Disgrace and dishonour
PUBLISHED: 11:38 01 September 2006 | UPDATED: 22:10 28 May 2010
MICHAEL Eke, who single-handedly brought to March a series of honours, including an MBE for himself, returned home on Tuesday night, utterly and irrevocably disgraced. Eke, no longer a flight lieutenant in the ATC, no longer the entrepreneur responsible f
MICHAEL Eke, who single-handedly brought to March a series of honours, including an MBE for himself, returned home on Tuesday night, utterly and irrevocably disgraced.
Eke, no longer a flight lieutenant in the ATC, no longer the entrepreneur responsible for summer festivals, Remembrance Day parades, Jubilee celebrations and civic tattoos, now faces jail when he returns to Norwich Crown Court next month.
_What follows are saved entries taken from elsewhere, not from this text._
File: config.mk
export PLATFORM = sky130hd
export DESIGN_NAME = usb_tx_encoder
export DESIGN_NICKNAME = d
export VERILOG_FILES = /design/src/rtl/usb_tx_pkg.sv /design/src/rtl/usb_tx_bit_timer.sv /design/src/rtl/usb_tx_encoder.sv
export SDC_FILE = /design/constraint.sdc
export NUM_CORES = 1
export LEC_CHECK = 0
export CAP_MARGIN = 25
export CORE_MARGIN = 1
export CORE_UTILIZATION = 60
export DETAILED_ROUTE_END_ITERATION = 10
export PLACE_DENSITY = 0.94
export SYNTH_ARGS = -nofsm -noshare
export SYNTH_HDL_FRONTEND = slang
export SYNTH_SLANG_ARGS = --single-unit
export TNS_END_PERCENT = 20
File: constraint.sdc
create_clock -name clk -period 4.65 [get_ports clk]
set_clock_uncertainty 0.15 [all_clocks]
set_input_delay 0.465 -clock clk [delete_from_list [all_inputs] [get_ports clk]]
set_output_delay 0.465 -clock clk [all_outputs]
set_load 0.05 [all_outputs]
File: src/rtl/usb_tx_pkg.sv
// Shared types and constants for the USB full-speed TX encoder.
package usb_tx_pkg;

  typedef enum logic [2:0] {
    ST_IDLE,
    ST_SYNC,
    ST_DATA,
    ST_EOP_SE0,
    ST_EOP_J
  } tx_state_e;

  localparam logic [7:0] SYNC_BYTE   = 8'h80;
  localparam logic [2:0] STUFF_LIMIT = 3'd6;

  // Encoded as {d_plus, d_minus}
  localparam logic [1:0] LINE_J   = 2'b10;
  localparam logic [1:0] LINE_K   = 2'b01;
  localparam logic [1:0] LINE_SE0 = 2'b00;

  function automatic logic [1:0] nrzi(
    input logic [1:0] line,
    input logic       b
  );
    if (b) return line;
    return (line == LINE_J) ? LINE_K : LINE_J;
  endfunction

endpackage

File: src/rtl/usb_tx_bit_timer.sv
// Bit-time counter; bit_end_o marks the last clock of each bit.
module usb_tx_bit_timer #(
  parameter int CLKS_PER_BIT = 8
) (
  input  logic clk,
  input  logic n_rst,
  input  logic clr_i,
  output logic bit_end_o
);

  localparam int W = (CLKS_PER_BIT > 1) ? $clog2(CLKS_PER_BIT) : 1;
  localparam logic [W-1:0] TERM = W'(CLKS_PER_BIT - 1);

  logic [W-1:0] cnt_q;
  logic [W-1:0] cnt_d;

  assign bit_end_o = (cnt_q == TERM);

  always_comb begin
    cnt_d = cnt_q + 1'b1;
    if (clr_i || bit_end_o) cnt_d = '0;
  end

  always_ff @(posedge clk or negedge n_rst) begin
    if (!n_rst) cnt_q <= '0;
    else        cnt_q <= cnt_d;
  end

endmodule

File: src/rtl/usb_tx_encoder.sv
// USB FS transmit back end: SYNC, bit stuffing, NRZI and EOP.
module usb_tx_encoder
  import usb_tx_pkg::*;
#(
  parameter int CLKS_PER_BIT = 8
) (
  input  logic       clk,
  input  logic       n_rst,
  input  logic       tx_start,
  input  logic [7:0] tx_data,
  input  logic       tx_last,
  input  logic       tx_valid,
  output logic       tx_ready,
  output logic       d_plus,
  output logic       d_minus,
  output logic       tx_busy,
  output logic       tx_underrun
);

  tx_state_e  state_q, state_d;
  logic [7:0] hold_q, hold_d;
  logic       hold_last_q, hold_last_d;
  logic       hold_full_q, hold_full_d;
  logic [7:0] shift_q, shift_d;
  logic [2:0] idx_q, idx_d;
  logic       last_q, last_d;
  logic [2:0] ones_q, ones_d;
  logic [1:0] line_q, line_d;

  logic       bit_end;
  logic       timer_clr;
  logic [2:0] idx_inc;
  logic       do_stuff;
  logic       do_adv;
  logic       at_bnd;
  logic       emit;
  logic       nbit;
  logic       under_c;

  assign timer_clr = (state_q == ST_IDLE);
  assign idx_inc   = idx_q + 3'd1;
  assign do_stuff  = (ones_q == STUFF_LIMIT);
  assign do_adv    = !do_stuff && (idx_q != 3'd7);
  assign at_bnd    = !do_stuff && (idx_q == 3'd7);

  usb_tx_bit_timer #(
    .CLKS_PER_BIT(CLKS_PER_BIT)
  ) u_timer (
    .clk      (clk),
    .n_rst    (n_rst),
    .clr_i    (timer_clr),
    .bit_end_o(bit_end)
  );

  always_comb begin
    state_d     = state_q;
    hold_d      = hold_q;
    hold_last_d = hold_last_q;
    hold_full_d = hold_full_q;
    shift_d     = shift_q;
    idx_d       = idx_q;
    last_d      = last_q;
    ones_d      = ones_q;
    line_d      = line_q;
    emit        = 1'b0;
    nbit        = 1'b0;
    under_c     = 1'b0;

    if (tx_valid && !hold_full_q) begin
      hold_d      = tx_data;
      hold_last_d = tx_last;
      hold_full_d = 1'b1;
    end

    unique case (state_q)
      ST_IDLE: begin
        if (tx_start) begin
          state_d = ST_SYNC;
          shift_d = SYNC_BYTE;
          idx_d   = 3'd0;
          last_d  = 1'b0;
          ones_d  = {2'b00, SYNC_BYTE[0]};
          line_d  = nrzi(LINE_J, SYNC_BYTE[0]);
        end
      end
      ST_SYNC, ST_DATA: begin
        if (bit_end) begin
          // Stuff bit takes priority; the byte boundary waits for it.
          unique case (1'b1)
            do_stuff: begin
              emit = 1'b1;
            end
            do_adv: begin
              emit  = 1'b1;
              nbit  = shift_q[idx_inc];
              idx_d = idx_inc;
            end
            at_bnd && last_q: begin
              state_d = ST_EOP_SE0;
              line_d  = LINE_SE0;
              idx_d   = 3'd0;
            end
            at_bnd && !last_q && hold_full_q: begin
              state_d     = ST_DATA;
              shift_d     = hold_q;
              last_d      = hold_last_q;
              hold_full_d = 1'b0;
              idx_d       = 3'd0;
              emit        = 1'b1;
              nbit        = hold_q[0];
            end
            at_bnd && !last_q && !hold_full_q: begin
              under_c = 1'b1;
              state_d = ST_EOP_SE0;
              line_d  = LINE_SE0;
              idx_d   = 3'd0;
            end
            default: ;
          endcase
        end
      end
      ST_EOP_SE0: begin
        if (bit_end) begin
          if (idx_q == 3'd0) begin
            idx_d = 3'd1;
          end else begin
            state_d = ST_EOP_J;
            line_d  = LINE_J;
          end
        end
      end
      ST_EOP_J: begin
        if (bit_end) begin
          state_d = ST_IDLE;
          ones_d  = 3'd0;
        end
      end
      default: state_d = ST_IDLE;
    endcase

    if (emit) begin
      line_d = nrzi(line_q, nbit);
      ones_d = nbit ? ones_q + 3'd1 : 3'd0;
    end
  end

  always_ff @(posedge clk or negedge n_rst) begin
    if (!n_rst) begin
      state_q     <= ST_IDLE;
      hold_q      <= 8'h00;
      hold_last_q <= 1'b0;
      hold_full_q <= 1'b0;
      shift_q     <= 8'h00;
      idx_q       <= 3'd0;
      last_q      <= 1'b0;
      ones_q      <= 3'd0;
      line_q      <= LINE_J;
    end else begin
      state_q     <= state_d;
      hold_q      <= hold_d;
      hold_last_q <= hold_last_d;
      hold_full_q <= hold_full_d;
      shift_q     <= shift_d;
      idx_q       <= idx_d;
      last_q      <= last_d;
      ones_q      <= ones_d;
      line_q      <= line_d;
    end
  end

  assign tx_ready    = !hold_full_q;
  assign tx_busy     = (state_q != ST_IDLE);
  assign tx_underrun = under_c;
  assign d_plus      = line_q[1];
  assign d_minus     = line_q[0];

endmodule
==> flow_metrics.tcl <==
set metrics [dict create \
    status "finished, final reports clean" \
    avgSynthCellArea_um2 10.7 \
    synth_compound_area_share_pct 15.3 \
    hold_viol 0 \
    power_leakage_nw 0.879 \
    io_pins 18 \
    place.gp.congestion 0.822 \
    die_x_um 56.9 \
    min_path_cells 1 \
    grt_pass1_wl_um 6070 \
    seq_area_um2 827 \
    powerDensity_nw_per_um2 537 \
    async_reset_ff_share_pct 100 \
    cts_hold_buf 0 \
    worst_skew_pair.late_latency_ns 0.34 \
    grt_pass1_vias 1360 \
    ir_worst_vdd_uv 366 \
    portBuffers 17 \
    setup_slack_ns 1.24 \
    min-delay-start "u_timer.cnt_q[0]$_DFF_PN0_" \
    cts_made_buffers 5 \
    cp_max_fo 15 \
    drv_cap 0 \
    viasPerCell 6.35 \
    final_cell_area_um2 2030 \
    synth_fa_ha_area_share_pct 4.84 \
    clock-sinks 33 \
    rows 19 \
    slew_headroom_pct 46.6 \
    synth-main-ff-cell "dfrtp_1" \
    drv_slew 0 \
    cts_root_buf "clkbuf_4" \
    yosysSeqAreaShare_pct 45.7 \
    fillerInstances 196 \
    worst_hold_path.endpoint "u_timer.cnt_q[0]$_DFF_PN0_" \
    wl_per_cell_um 17.0 \
    start_util_pct 64.5 \
    grt_max_degree 34 \
    cts_resized 0 \
    drt_iter0_drc 46 \
    synthXorXnorAreaFrac_pct 1.38 \
    timing.hold.ws_ns 0.336 \
    tritoncts "done" \
    min_period_ns 3.41 \
    cts_setup_buffers 0 \
    antenna_found_initial 0 \
    fin_nets 206 \
    setup_tns_ns 0 \
    tightest_slew_ns 0.794 \
    cp-start-kind "flop" \
    antenna_cells 0 \
    route.detailed.drc 0 \
    clk_pin_slew_worst_paths_ns 0.10 \
    dp_slack_ns 1.69 \
    setup_viol 0 \
    synth_cell_type_count 53 \
    drt_wl_total_um 3680 \
    die_area_um2 3240 \
    cts_htree_levels 2 \
    dp_hpwl_um 2680 \
    place_area_um2 1970 \
    rrSetupSlack_ns 1.85 \
    syn-cell-area_um2 1810 \
    ys_warn_count 0 \
    muxShareOfSynthArea_pct 11.2 \
    synth-edff-count 0 \
    dpl.cell_count 210 \
    first_pass_iters 4 \
    rsz0062_at_grt "no" \
    coreArea_um2 2810 \
    critPathKind "flop to output port" \
    syn_inst 169 \
    syn_nets 189 \
    max_freq_mhz 293 \
    die_h_um 56.9 \
    synth-seq-cells 33 \
    critPathRequiredTime_ns 4.03 \
    hold_class "flop to flop" \
    clock_path_buffers 2 \
    crit_path_end_kind "output port" \
    final_cells 217 \
    synth_top_family_by_area "simple AND/OR/NAND/NOR gates" \
    rr_startpoint "u_timer.cnt_q[0]$_DFF_PN0_" \
    worstPathArrival_ns 2.79 \
    synthToLayoutAreaGrowth_pct 12.2 \
    reg2regPathDepth 7 \
    reg2reg_to "line_q[1]$_DFFE_PN1P_" \
    drive_gt1_share_pct 16.1 \
    multi_input_area_um2 900 \
    grt.overflow.total 0 \
    finalCritPeriodShare_pct 73.3 \
    final_antenna_net_count 0 \
    vias 1378 \
    yosys.area_share.simple_pct 17.0 \
    grt_use_total_pct 25.3 \
]
registers in the layout, summed over array words and instances (netlist names):
name / flops
state_q: 3
ones_q: 3
shift_q: 8
u_timer.cnt_q: 3
idx_q: 3
hold_last_q: 1
hold_q: 8
hold_full_q: 1
line_q: 2
last_q: 1
final cells by class:
cell class / instances / share of cell area, %
inverter: 8 / 1.48
sequential: 33 / 40.8
tap: 31 / 1.91
clock buffer: 7 / 2.71
timing repair buffer: 18 / 8.76
multi-input combinational: 120 / 44.4
cells in the final DEF, fill, tap and decap left out, types with 3 or more instances in the layout:
cell             netlist  final
nor4_1                 3      3
nor2_1                 7      7
a21oi_1                6      6
dfrtp_1               32     32
clkbuf_4               0      5
ha_1                   7      7
mux2_2                12     12
nor3b_1                5      5
inv_1                  8      8
mux2i_1                3      3
o21ai_1                6      6
nand2_1               24     24
clkdlybuf4s50_1        0     17
nor2b_1                3      3
metal layers:
layer	global-route usage [%]	wire (um)	vias to the layer above	part of all wire [%]
met3	5.99	202	13	5.5
met2	40.0	1840	56	50
met4	14.6	112	0	3.0
met1	31.7	1520	662	41
li1	-	-	647	-
met5	0	0	-	0
worst max path at each step:
| stage | from | to | cells past startpoint |
|---|---|---|---|
| floorplan | idx_q[0]$_DFFE_PN0P_ | tx_underrun | 4 |
| global placement | state_q[0]$_DFFE_PN0P_ | tx_underrun | 5 |
| detailed placement | state_q[0]$_DFFE_PN0P_ | tx_underrun | 5 |
| CTS | state_q[0]$_DFFE_PN0P_ | tx_underrun | 5 |
| global route | state_q[0]$_DFFE_PN0P_ | tx_underrun | 5 |
| finish | u_timer.cnt_q[0]$_DFF_PN0_ | tx_underrun | 5 |
per-stage QoR:
| stage | total power [mW] | util (%) |
|---|---|---|
| 2_1_floorplan | 0.807 | - |
| 3_3_place_gp | 0.879 | 70.3 |
| 3_5_place_dp | 0.922 | 70.3 |
| 4_1_cts | 1.09 | 72.3 |
| 5_1_grt | 1.15 | 72.3 |
| 6_report | 1.09 | 72.3 |
where the power goes:
part | internal (mW) | leakage [nW] | total, mW | switching, mW
clock | 0.0713 | 0.0314 | 0.164 | 0.0932
sequential | 0.363 | 0.415 | 0.441 | 0.0777
combinational | 0.233 | 0.433 | 0.483 | 0.250
kinds of logic (layout without fill, tap and decap cells):
group                      count (synthesis)  in the layout
xor gates and xnor gates                   2              2
buffers and inverters                     16             33
and+or+nand+nor                           57             57
adders and majority gates                  7              7
muxes                                     17             17
DFF                                       33             33
AOI/OAI and AO/OA                         37             37
synthesized netlist by cell type, drive strengths merged, types with 4 or more instances:
| cell type | number | area, um^2 |
|---|---|---|
| o21ai | 7 | 35.0 |
| nand2 | 24 | 90.1 |
| nor3b | 5 | 37.5 |
| a21oi | 6 | 30.0 |
| buf | 6 | 43.8 |
| nor4 | 4 | 40.0 |
| inv | 8 | 30.0 |
| dfrtp | 32 | 801 |
| nor2 | 7 | 26.3 |
| mux2 | 13 | 150 |
| ha | 7 | 87.6 |
critical path, cell delays in order (launching register included):
cell and delay, ns:
dfrtp_1 0.39, ha_1 0.18, ha_1 0.49, nand2_1 0.13
nor4_1 0.37, clkdlybuf4s50_1 0.88
No activity file was read; power rests on OpenSTA's default activity.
He will, inevitably, be stripped of his MBE which, on his own admission, he obtained by deception by creating false references supporting his nomination.
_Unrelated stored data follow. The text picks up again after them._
--- config.mk ---
export PLATFORM = sky130hd
export DESIGN_NAME = lcd_digit_overlay
export DESIGN_NICKNAME = d
export VERILOG_FILES = /design/src/rtl/lcd_overlay_pkg.sv /design/src/rtl/lcd_glyph_rom.sv /design/src/rtl/lcd_digit_overlay.sv
export SDC_FILE = /design/constraint.sdc
export NUM_CORES = 1
export LEC_CHECK = 0
export CAP_MARGIN = 10
export CORE_UTILIZATION = 55
export DETAILED_ROUTE_END_ITERATION = 7
export PLACE_DENSITY = 0.86
export REMOVE_ABC_BUFFERS = 1
export SYNTH_ARGS = -nofsm -noshare
export SYNTH_HDL_FRONTEND = slang
export SYNTH_SLANG_ARGS = --single-unit
--- constraint.sdc ---
create_clock -name lcd_pclk -period 3.4 [get_ports lcd_pclk]
set_input_delay 0.51 -clock lcd_pclk [delete_from_list [all_inputs] [get_ports lcd_pclk]]
set_output_delay 0.51 -clock lcd_pclk [all_outputs]
set_load 0.1 [all_outputs]
--- src/rtl/lcd_overlay_pkg.sv ---
// Shared constants and stage bundle for the LCD numeric overlay.
// Optional blink support is enabled with LCD_DIGIT_BLINK_EN.
package lcd_overlay_pkg;

    localparam int CELL_W = 16;
    localparam int CELL_H = 32;

    localparam logic [3:0] CODE_MINUS = 4'hA;
    localparam logic [3:0] CODE_COLON = 4'hB;
    localparam logic [3:0] CODE_BLANK = 4'hF;

    localparam logic [23:0] WHITE = 24'hFFFFFF;
    localparam logic [23:0] BLACK = 24'h000000;

    typedef struct packed {
        logic       hit;
        logic [3:0] code;
        logic [3:0] col;
        logic [4:0] row;
    } ovl_s1_t;

    function automatic int slot_count(input int n, input int sep);
        return n + ((sep != 0) ? 1 : 0);
    endfunction

endpackage

--- src/rtl/lcd_glyph_rom.sv ---
// 16x32 glyph bitmaps built from seven-segment style bars.
// Bit [15] of a row is the leftmost pixel.
module lcd_glyph_rom
    import lcd_overlay_pkg::*;
(
    input  logic [3:0]  code,
    input  logic [4:0]  row,
    output logic [15:0] bits
);

    localparam logic [15:0] H_BAR = 16'h3FFC;
    localparam logic [15:0] L_BAR = 16'h3800;
    localparam logic [15:0] R_BAR = 16'h001C;
    localparam logic [15:0] C_BAR = 16'h03C0;

    // seg = {a, b, c, d, e, f, g}
    logic [6:0] seg;
    logic       r_top;
    logic       r_mid;
    logic       r_bot;
    logic       r_upper;
    logic       r_lower;
    logic       r_stem;
    logic       r_dots;

    always_comb begin
        case (code)
            4'h0:       seg = 7'b1111110;
            4'h2:       seg = 7'b1101101;
            4'h3:       seg = 7'b1111001;
            4'h4:       seg = 7'b0110011;
            4'h5:       seg = 7'b1011011;
            4'h6:       seg = 7'b1011111;
            4'h7:       seg = 7'b1110000;
            4'h8:       seg = 7'b1111111;
            4'h9:       seg = 7'b1111011;
            CODE_MINUS: seg = 7'b0000001;
            default:    seg = 7'b0000000;
        endcase
    end

    assign r_top   = (row >= 5'd2)  && (row <= 5'd4);
    assign r_mid   = (row >= 5'd15) && (row <= 5'd17);
    assign r_bot   = (row >= 5'd27) && (row <= 5'd29);
    assign r_upper = (row >= 5'd3)  && (row <= 5'd16);
    assign r_lower = (row >= 5'd15) && (row <= 5'd28);
    assign r_stem  = (row >= 5'd2)  && (row <= 5'd29);
    assign r_dots  = ((row >= 5'd8)  && (row <= 5'd11)) ||
                     ((row >= 5'd20) && (row <= 5'd23));

    always_comb begin
        bits = '0;
        if (seg[6] && r_top)   bits = bits | H_BAR;
        if (seg[5] && r_upper) bits = bits | R_BAR;
        if (seg[4] && r_lower) bits = bits | R_BAR;
        if (seg[3] && r_bot)   bits = bits | H_BAR;
        if (seg[2] && r_lower) bits = bits | L_BAR;
        if (seg[1] && r_upper) bits = bits | L_BAR;
        if (seg[0] && r_mid)   bits = bits | H_BAR;
        // '1' is a centred stem so it reads well at small sizes
        if ((code == 4'h1) && r_stem)       bits = bits | C_BAR;
        if ((code == CODE_COLON) && r_dots) bits = bits | C_BAR;
    end

endmodule

--- src/rtl/lcd_digit_overlay.sv ---
// Two-stage numeric text overlay with per-frame value snapshot.
// Define LCD_DIGIT_BLINK_EN to add per-digit blinking.
module lcd_digit_overlay
    import lcd_overlay_pkg::*;
#(
    parameter int          NUM_DIGITS = 8,
    parameter logic [10:0] POS_X      = 11'd1,
    parameter logic [10:0] POS_Y      = 11'd1,
    parameter int          SCALE_LOG2 = 0,
    parameter int          SEP_POS    = 4,
    parameter logic [23:0] FG_COLOR   = BLACK,
    parameter logic [23:0] BG_COLOR   = WHITE
) (
    input  logic                    lcd_pclk,
    input  logic                    sys_rst_n,
    input  logic                    frame_start,
    input  logic [4*NUM_DIGITS-1:0] data,
    input  logic                    lz_blank,
`ifdef LCD_DIGIT_BLINK_EN
    input  logic [NUM_DIGITS-1:0]   blink_mask,
`endif
    input  logic [10:0]             pixel_xpos,
    input  logic [10:0]             pixel_ypos,
    output logic [23:0]             pixel_data,
    output logic                    in_region
);

    localparam int S     = SCALE_LOG2;
    localparam int SLOTS = slot_count(NUM_DIGITS, SEP_POS);
    localparam int X_END = int'(POS_X) + SLOTS * (CELL_W << S);
    localparam int Y_END = int'(POS_Y) + (CELL_H << S);

    localparam logic [11:0] X_HI     = 12'(X_END);
    localparam logic [11:0] Y_HI     = 12'(Y_END);
    localparam logic [4:0]  SEP_SLOT = 5'(SEP_POS);
    localparam bit          SEP_EN   = (SEP_POS != 0);

    logic [4*NUM_DIGITS-1:0] shadow;
    logic [NUM_DIGITS-1:0]   lz_mask;
    logic [NUM_DIGITS-1:0]   lz_next;
`ifdef LCD_DIGIT_BLINK_EN
    logic [7:0]              frame_cnt;
    logic [NUM_DIGITS-1:0]   blink_sh;
`endif

    // lz_next[i] marks digit i (from the MSB) as part of the zero run
    always_comb begin : lz_scan
        logic run;
        lz_next = '0;
        run     = lz_blank;
        for (int i = 0; i < NUM_DIGITS - 1; i++) begin
            run        = run && (data[4*(NUM_DIGITS-1-i) +: 4] == 4'h0);
            lz_next[i] = run;
        end
    end

    always_ff @(posedge lcd_pclk or negedge sys_rst_n) begin
        if (!sys_rst_n) begin
            shadow    <= '0;
            lz_mask   <= '0;
`ifdef LCD_DIGIT_BLINK_EN
            frame_cnt <= '0;
            blink_sh  <= '0;
`endif
        end else if (frame_start) begin
            shadow    <= data;
            lz_mask   <= lz_next;
`ifdef LCD_DIGIT_BLINK_EN
            frame_cnt <= frame_cnt + 8'd1;
            blink_sh  <= blink_mask;
`endif
        end
    end

    logic [10:0] dx;
    logic [10:0] dy;
    logic        x_in;
    logic        y_in;
    logic [4:0]  slot;
    logic [4:0]  didx;
    logic        sep_slot;
    logic [3:0]  nib;
    logic        blank;
    logic        unused_dxy;
    ovl_s1_t     s1_d;
    ovl_s1_t     s1_q;

    assign dx         = pixel_xpos - POS_X;
    assign dy         = pixel_ypos - POS_Y;
    assign x_in       = (pixel_xpos >= POS_X) && ({1'b0, pixel_xpos} < X_HI);
    assign y_in       = (pixel_ypos >= POS_Y) && ({1'b0, pixel_ypos} < Y_HI);
    assign slot       = dx[8+S:4+S];
    assign sep_slot   = SEP_EN && (slot == SEP_SLOT);
    assign unused_dxy = ^{dx, dy};

    always_comb begin
        didx = slot;
        if (SEP_EN && (slot > SEP_SLOT)) didx = slot - 5'd1;
        nib   = CODE_BLANK;
        blank = 1'b0;
        for (int i = 0; i < NUM_DIGITS; i++) begin
            if (didx == 5'(i)) begin
                nib   = shadow[4*(NUM_DIGITS-1-i) +: 4];
                blank = lz_mask[i];
`ifdef LCD_DIGIT_BLINK_EN
                blank = blank | (frame_cnt[5] & blink_sh[NUM_DIGITS-1-i]);
`endif
            end
        end
        s1_d.hit  = x_in && y_in;
        s1_d.code = (sep_slot || blank) ? CODE_BLANK : nib;
        s1_d.col  = dx[3+S:S];
        s1_d.row  = dy[4+S:S];
    end

    logic [15:0] glyph_bits;

    lcd_glyph_rom u_rom (
        .code (s1_q.code),
        .row  (s1_q.row),
        .bits (glyph_bits)
    );

    always_ff @(posedge lcd_pclk or negedge sys_rst_n) begin
        if (!sys_rst_n) begin
            s1_q       <= '0;
            in_region  <= 1'b0;
            pixel_data <= BG_COLOR;
        end else begin
            s1_q      <= s1_d;
            in_region <= s1_q.hit;
            if (s1_q.hit && glyph_bits[4'd15 - s1_q.col])
                pixel_data <= FG_COLOR;
            else
                pixel_data <= BG_COLOR;
        end
    end

endmodule

Word level (Yosys, flattened, before mapping)

Memories as Yosys holds them, arrays and structs flattened.
Index checks and enable logic that the tools add are counted.

Output and inout bits: 25
Memories kept: 1
RAM bits: 0
Memory bits (read-only): 112
Register bits after elaboration: 78
Bits in latches: 0

Memories:

| memory           | depth | bits a word | rd ports | clocked after Yosys merged registers in | wr ports | RTL line            | RTL |
|---|---|---|---|---|---|---|---|
| (name not given) | 16    | 7           | 1        | 0                                       | 0        | lcd_glyph_rom.sv:27 | `case (code)` |

Magnitude comparators: 19
Bitwise gates (word level): 0
Multipliers: 0
Reductions and logical operators: 38
Muxes and demuxes: 30
$add $sub $neg: 4
Divide/modulo/power cells: 0
Shift-type cells: 0
Equal/unequal tests: 10

Operators by type and width:

| cell                  | number |
|---|---|
| $mux W14              | 5 |
| $mux W4               | 9 |
| $logic_and A1 B1 Y1   | 28 |
| $logic_not A4 Y1      | 7 |
| $eq A5 B3 Y1 const B  | 5 |
| $le A5 B5 Y1 const B  | 5 |
| $mux W24              | 1 |
| $ge A11 B1 Y1 const B | 2 |
| $mux W10              | 2 |
| $mux W5               | 3 |
| $lt A11 B6 Y1 const B | 1 |
| $lt A11 B8 Y1 const B | 1 |
| $eq A5 B2 Y1 const B  | 2 |
| $ge A5 B2 Y1 const B  | 2 |
| $ge A5 B4 Y1 const B  | 2 |
| $ge A5 B5 Y1 const B  | 2 |
| $sub A5 B1 Y5 const B | 2 |
| $mux W1               | 9 |
| $sub A9 B1 Y9 const B | 1 |
| $eq A5 B1 Y1 const B  | 1 |
| $gt A5 B3 Y1 const B  | 1 |
| $le A5 B3 Y1 const B  | 1 |
| $le A5 B4 Y1 const B  | 1 |
| $logic_not A5 Y1      | 1 |
| other kinds (6)       | 7 |

Logic depth before layout (Yosys ltp)

Depth in word-level cells: 16
Depth in mapped cells: 16
Depth with buffers taken out: 13

By module

A second synthesis with hierarchy kept.

Cells, all modules: 390
Area, all modules: 3832.4 um2

Modules (own cells, without submodules):

| module            | seq. area each (um2) | times used | area an instance (um2) | cells an instance |
|---|---|---|---|---|
| lcd_digit_overlay | 1377.6               | 1          | 3296.9                 | 316 |
| lcd_glyph_rom     | 0.0                  | 1          | 535.5                  | 74 |

Least setup slack after synthesis

OpenSTA, ideal clock, no wires.

Path type: input -> register
Start point: in pixel_xpos[2]
End point: reg s1_q[11] in the netlist's numbering
Setup slack: 0.098 ns
Data required time: 3.274 ns
Buffers on the path: 3
Arrival: 3.175 ns
Stages on the path: 13
Library setup time: 0.126 ns
Cell sequence: buf_6 -> or4_1 -> clkbuf_1 -> nor3_1 -> nor2_1 -> ha_1 -> a21o_1 -> and3_4 -> or3_1 -> buf_6 -> nor3b_4 -> a21oi_2 -> a311o_1

RTL lines:

| element              | RTL line                 | RTL |
|---|---|---|
| start, declared      | lcd_digit_overlay.sv:22  | `input logic [10:0] pixel_xpos,` |
| end signal, assigned | lcd_digit_overlay.sv:126 | `s1_q <= '0;` |
| end signal, assigned | lcd_digit_overlay.sv:130 | `s1_q <= s1_d;` |
| end, declared        | lcd_digit_overlay.sv:86  | `ovl_s1_t s1_q;` |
And he is likely to lose his Plover Drive home as legal action gets under way to recover the thousands of pounds he stole.
His lie - "that I have not misappropriated a penny"- was just one of many in a breathtaking swathe of fraud and deception that began nearly five years ago when he forged references to get a job with Cambridgeshire Police.
He went on to steal computers and cameras from the police, faked invoices to line his pocket, and lied to get large sums from Lottery grants.
He even used £7,720 raised by the mayor, Councillor Bernard Keane, to buy a new car. The money was intended to replace instruments stolen in a burglary at the ATC headquarters in March.
And for three years running he had candles delivered and invoiced to the police - which he then sold on to St Peter's Church, March, for their Christmas Eve midnight mass.
On Tuesday Eke stood impassionately in the dock to add two guilty pleas to the
12 he had previously admitted at an earlier hearing,
Judge Paul Downs agreed that three more charges denied by Eke, two involving the forgery of his mother's will, should lie on file.